# Colonoscopy prep - I'm scared... Need advices



## Djou (May 8, 2003)

Hi,I'll have a short colonoscopy (sig) next weekThe Doctor give me the phospho stuff prep + liquid diet for the day before the examThe morning of the exam, I have to do 2 Fleet-enema 2 hours before the exam.I'm IBS-C predominant and GERD so I'm worried that the lime-citrus phospho stuff will give me a hard time with nausea and heartburn.I have some questions for this kind of preparation.1- For the phospho stuff to drink, should I drink it warm or cold? and should I mix it with something special (water, 7up, ginger ale, gatorade...)2- For the Fleet-enema, will I have some effect of those a long time after I made them?I'm worried about having a urge to go to the bathroom while i'm in the car going to the exam3- Any one have advice about the liquid diet ?What can and can't take?Some suggestions to not starving before the end of the day?Any advice will be appreciateThx


----------



## phyllisfin (Jan 27, 1999)

Just went thru a colonoscopy, so a few thoughts.
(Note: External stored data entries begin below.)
==> flow/design.v <==
package datatypes_p;
    typedef enum logic [2:0] { 
	A0 = 3'b000, 
	A1 = 3'b001, 
	A2 = 3'b010, 
	A3 = 3'b011, 
	A4 = 3'b100, 
	A5 = 3'b101, 
	A6 = 3'b110, 
	A7 = 3'b111 
    } addr_t;
    typedef struct packed {
        logic [11:0] d;
        logic[2:0] addr;
    } coupled_dist_t;
endpackage
module pair_sort #(parameter Bit = 12) (
    input clk, rst,
    input datatypes_p::coupled_dist_t first,
    input datatypes_p::coupled_dist_t second,
    output datatypes_p::coupled_dist_t smaller,
    output datatypes_p::coupled_dist_t larger
);
datatypes_p::coupled_dist_t s;
datatypes_p::coupled_dist_t l;
always_comb begin
    case ({first.d > second.d, first.d < second.d})
        2'b10: begin
            s = second;
            l = first;
        end
        2'b01: begin 
            s = first;
            l = second;
        end
        default: begin
            case ({second.addr > first.addr})
                1'b1: begin
                    s = first;
                    l = second;
                end
                default: begin
                    s = second;
                    l = first;
                end
            endcase
        end
    endcase
end
dff #(.Bit(Bit + 3)) dff_pair_smaller(.clk(clk), .rst(rst), .d(s), .q(smaller));
dff #(.Bit(Bit + 3)) dff_pair_larger(.clk(clk), .rst(rst), .d(l), .q(larger));
endmodule
module pair_sort_two #(parameter Bit = 12) (
    input datatypes_p::coupled_dist_t first,
    input datatypes_p::coupled_dist_t second,
    output datatypes_p::coupled_dist_t smaller,
    output datatypes_p::coupled_dist_t larger
);
datatypes_p::coupled_dist_t s;
datatypes_p::coupled_dist_t l;
always_comb begin
    case ({first.d > second.d, first.d < second.d})
        2'b10: begin
            s = second;
            l = first;
        end
        2'b01: begin 
            s = first;
            l = second;
        end
        default: begin
            case ({second.addr > first.addr})
                1'b1: begin
                    s = first;
                    l = second;
                end
                default: begin
                    s = second;
                    l = first;
                end
            endcase
        end
    endcase
end
assign smaller = s;
assign larger = l;
endmodule
module pair_sort_three #(parameter Bit = 12) (
    input datatypes_p::coupled_dist_t first,
    input datatypes_p::coupled_dist_t second,
    output datatypes_p::coupled_dist_t smaller
);
datatypes_p::coupled_dist_t s;
always_comb begin
    case ({first.d > second.d, first.d < second.d})
        2'b10: begin
            s = second;
        end
        2'b01: begin 
            s = first;
        end
        default: begin
            case ({second.addr > first.addr})
                1'b1: begin
                    s = first;
                end
                default: begin
                    s = second;
                end
            endcase
        end
    endcase
end
assign smaller = s;
endmodule
module pair_sort_four #(parameter Bit = 12) (
    input clk, rst,
    input datatypes_p::coupled_dist_t first,
    input datatypes_p::coupled_dist_t second,
    output datatypes_p::coupled_dist_t smaller
);
datatypes_p::coupled_dist_t s;
always_comb begin
    case ({first.d > second.d, first.d < second.d})
        2'b10: begin
            s = second;
        end
        2'b01: begin 
            s = first;
        end
        default: begin
            case ({second.addr > first.addr})
                1'b1: begin
                    s = first;
                end
                default: begin
                    s = second;
                end
            endcase
        end
    endcase
end
dff #(.Bit(Bit + 3)) dff_pair_smaller(.clk(clk), .rst(rst), .d(s), .q(smaller));
endmodule
==> flow/run.sh <==
#!/bin/bash
# OpenROAD 26Q1-2900-gdf79404cd8, Yosys 0.63+post, stock flow scripts
make -C /OpenROAD-flow-scripts/flow DESIGN_CONFIG=/design/flow/config.mk WORK_HOME=/design/flow/orfs finish
==> flow/config.mk <==
export PLATFORM = sky130hd
export DESIGN_NAME = pair_sort_two
export DESIGN_NICKNAME = pair_sort_two
export VERILOG_FILES = /design/flow/design.v
export SDC_FILE = /design/flow/constraint.sdc
export NUM_CORES = 4
export LEC_CHECK = 1
export CORE_AREA = 10 10 90 90
export DIE_AREA = 0 0 100 100
==> flow/constraint.sdc <==
current_design pair_sort_two

set clk_period 5.3
set clk_io_pct 0.2

create_clock -name clk0 -period $clk_period

set non_clock_inputs [all_inputs -no_clocks]
set_input_delay [expr $clk_period * $clk_io_pct] -clock clk0 $non_clock_inputs
set_output_delay [expr $clk_period * $clk_io_pct] -clock clk0 [all_outputs]
==> results_slide.txt <==
Run Summary

Synth
  • Number of cells in Yosys stat: between 80 and 90
  • Synthesized instance count: ~86
  • Synth cell types: 18
  • Seq share, synth: 0%
  • YS chip area: approximately 860 um2
  • Post-Synthesis Cell Area: 861 um2
  • Warnings from Yosys: 1
  • Mean Syn Cell Area: 10.0 um2

Placed design
  • Pre-CTS WS: 336 ps
  • Routability cong.: 0.768
  • Dpl hpwl: 2.48 mm
  • Count of port buffers added during placement: roughly 60

Final layout
  • Commonest Layout Cell: clkdlybuf4s50_1
  • # clk buffers: 0
  • Top Layout Cells: clkdlybuf4s50_1 (60), mux2_4 (20), inv_1 (16), ha_1 (15), mux2_2 (10)
  • Register area: 0 um2
  • P&R area growth vs syn: 79.5%
  • Filler cells: about 650
  • Registers: 0
  • Layout cells sized above 1: approximately a quarter

Setup path
  • Critical Path RT: 4240 ps
  • Peak per-stage delay on the critical path: about 520 ps
  • Setup crit start kind: primary input
  • Setup crit end kind: output port
  • Crit-path cells: clkdlybuf4s50_1 -> inv_1 -> ha_1 -> and4_1 -> nand2_2 -> a21o_1 -> a32oi_4 -> buf_4 -> mux2_4 -> clkdlybuf4s50_1
  • Worst setup path category: in -> out
  • Worst path slowest cell: clkdlybuf4s50_1
  • Crit path launch: second[13]
  • Most used cell along the critical path: clkdlybuf4s50_1
  • WP data arrival: 3900 ps
  • Max Fanout on Critical Path: 9

Power
  • Lkg Pwr: 0.685 nW
  • Clock network fraction of total power: 0%
  • Total power: 0.000165 W
  • Sequential Power Share: 0%
  • Int Pwr: between 0.0001 and 0.00015 W
  • Sw Share: 29.2%
  • Cell Pwr Density: 107 nW/um2
  • Combinational Power Share: 100.0%
  • Switching power: 0.0000482 W
  • Maximum VDD drop: 0.0511 mV

Final timing
  • Crit path time final: slightly below 5000 ps
  • Fin. Hold Viols: 0
  • Cycle use final: 93.5%
  • Setup TNS: 0 ps
  • Max Freq: 0.202 GHz
  • Endpoints failing setup: 0
  • Max-slew violations: 0
  • Actual slew at the worst max-slew pin: ~420 ps
  • Slew HR: 72.1%
  • Unrepaired setup endpoints after global routing: no
  • Final WS setup: 344 ps

Floorplan
  • Die ar.: 10,000 um2
  • FP Util: 13.7%
  • Core area: approximately 6300 um2
  • # IOs: 60
  • Die Height: 100 um
  • Die Wd: roughly 100 um
  • Row cnt: 29

Run
  • Max-cap violations: 0
  • Tool warning count: 32

Route
  • DR top layer: met3
  • Vias: 823
  • Met1 Routed Length: 1.17 mm
  • Met3 wire length: 299 um
  • TritonRoute pass-1 iters: 2
  • Final antenna-violating net count: 0
  • Diodes inserted: 0
  • Via/cell ratio: 3.69
  • Detailed Route Iter0 Violations: 15
  • Detailed Route WL: 2.72 mm
  • Routed len/inst: 12.2 um
  • # DRC: 0
  • Met2 WL: 1.26 mm

Global route
  • Tot GR Track Use: 5.26%
  • Largest net degree at the start of global routing: 15
  • Global route overflow: 0
  • First-pass GRT wire length: 4.41 mm
  • Initial antenna violation count: 0
  • Number of global-route vias before repair: ~860

Clocking
  • CTS resizes: 0
  • Hold buffers post-CTS: 0
  • Post-CTS setup buffers: 0

Min path
  • Hold path start: first[2]
  • Hold/Removal Path Class: in -> out

Run status
  • Run status: completed
## final cells by class
type               instances  area [um2]  area share [%]
multi-input cells         68         761            49.2
repair buffers            62         628            40.6
well taps                 77        96.3            6.23
inverters                 16        60.1            3.89
## per-layer routing
layer  vias up  track usage, %
li1        432               -
met1       358            6.33
met2        33            9.11
met3         0            2.15
met4         0               0
met5         -               0
## logic make-up after synthesis
| group | after synthesis | share of synthesized area (%) |
|---|---|---|
| multiplexers | 30 | 48.0 |
| adder cells (fa/ha/maj) | 15 | 21.8 |
| AND/OR/NAND/NOR | 11 | 7.41 |
| AND-OR/OR-AND | 12 | 11.2 |
| buffers and inverters | 18 | 11.6 |
## worst max-delay path: cells and delay by family
kind            cells  cell delay (ps)
fa+ha+maj           1              300
buf+inv             4             1280
simple gates        2              330
compound gates      2              610
mux                 1              310
## synth_stat cells, drive strengths merged, types with 2 or more instances
cell type | count | share of area (%)
a21oi | 5 | 2.9
and4 | 2 | 2.0
buf | 2 | 4.7
ha | 15 | 22
inv | 16 | 7.0
mux2 | 30 | 48
nand2 | 4 | 2.0
nand3 | 2 | 1.2
nor2b | 2 | 1.5
o21ai | 2 | 1.2
## path summary, 6_finish.rpt
check / slack, ps / end / depth (start not counted)
worst max-delay path: 340 / smaller[11] / 10
worst min-delay path: 3210 / larger[2] / 3
## power groups by stage
stage / Clock [W] / Combinational (W) / Sequential (W)
after CTS: 0 / 0.000170 / 0
after global routing: 0 / 0.000182 / 0
final: 0 / 0.000165 / 0
## stage by stage
step                utilization (%)  cell area, um2  hold WS, ps  cells
finish                         24.6            1550         3210    223
global route                   24.6            1550         3240    223
CTS                            24.6            1550         3220    223
detailed placement             24.6            1550         3220    223
global placement               24.6            1550         3220    223
floorplan                         -             861         2220     86
Power and IR drop assume default switching activity.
Re the fleet, if you put it in lemon-lime gatorade but taste is bad but not as bad as it could be. Be sure it is cold, very cold. I didn't have to do the fleets so can't tell you about them. Re, liquid diet, I existed mainly on pedialyte (orange) and it worked fine. I even felt better than when I just drank gatorade. Good luck and I'm sure you'll do just fine. Phyllis


----------



## boisemom (Nov 30, 2002)

I have been through many colonoscopys. The laxative is the worst part of the whole thing. If you have any residual loose stools it will be due to that and not the enema. Once you get through that it's all downhill.Anything you can see through is considered clear liquid. Some good things are chicken broth, most sodas, jello and popsicles.Hope that helps.


----------



## Kellina (Feb 18, 2003)

one word of advice on the liquid diet- NO red or purple things- jell-o, etc. They can be mistaken as blood and/or make things hard to see I guess. Mix the phospho with something! I found eating a bite of jello right afterwards helped too.







Good luck!


----------



## Guest (May 21, 2003)

Wow, talk about overkill....sometimes I wonder if doctors really understand how really easy it is to clean the colon without putting patients through so much discomfort....the answer is they generally don't care....


----------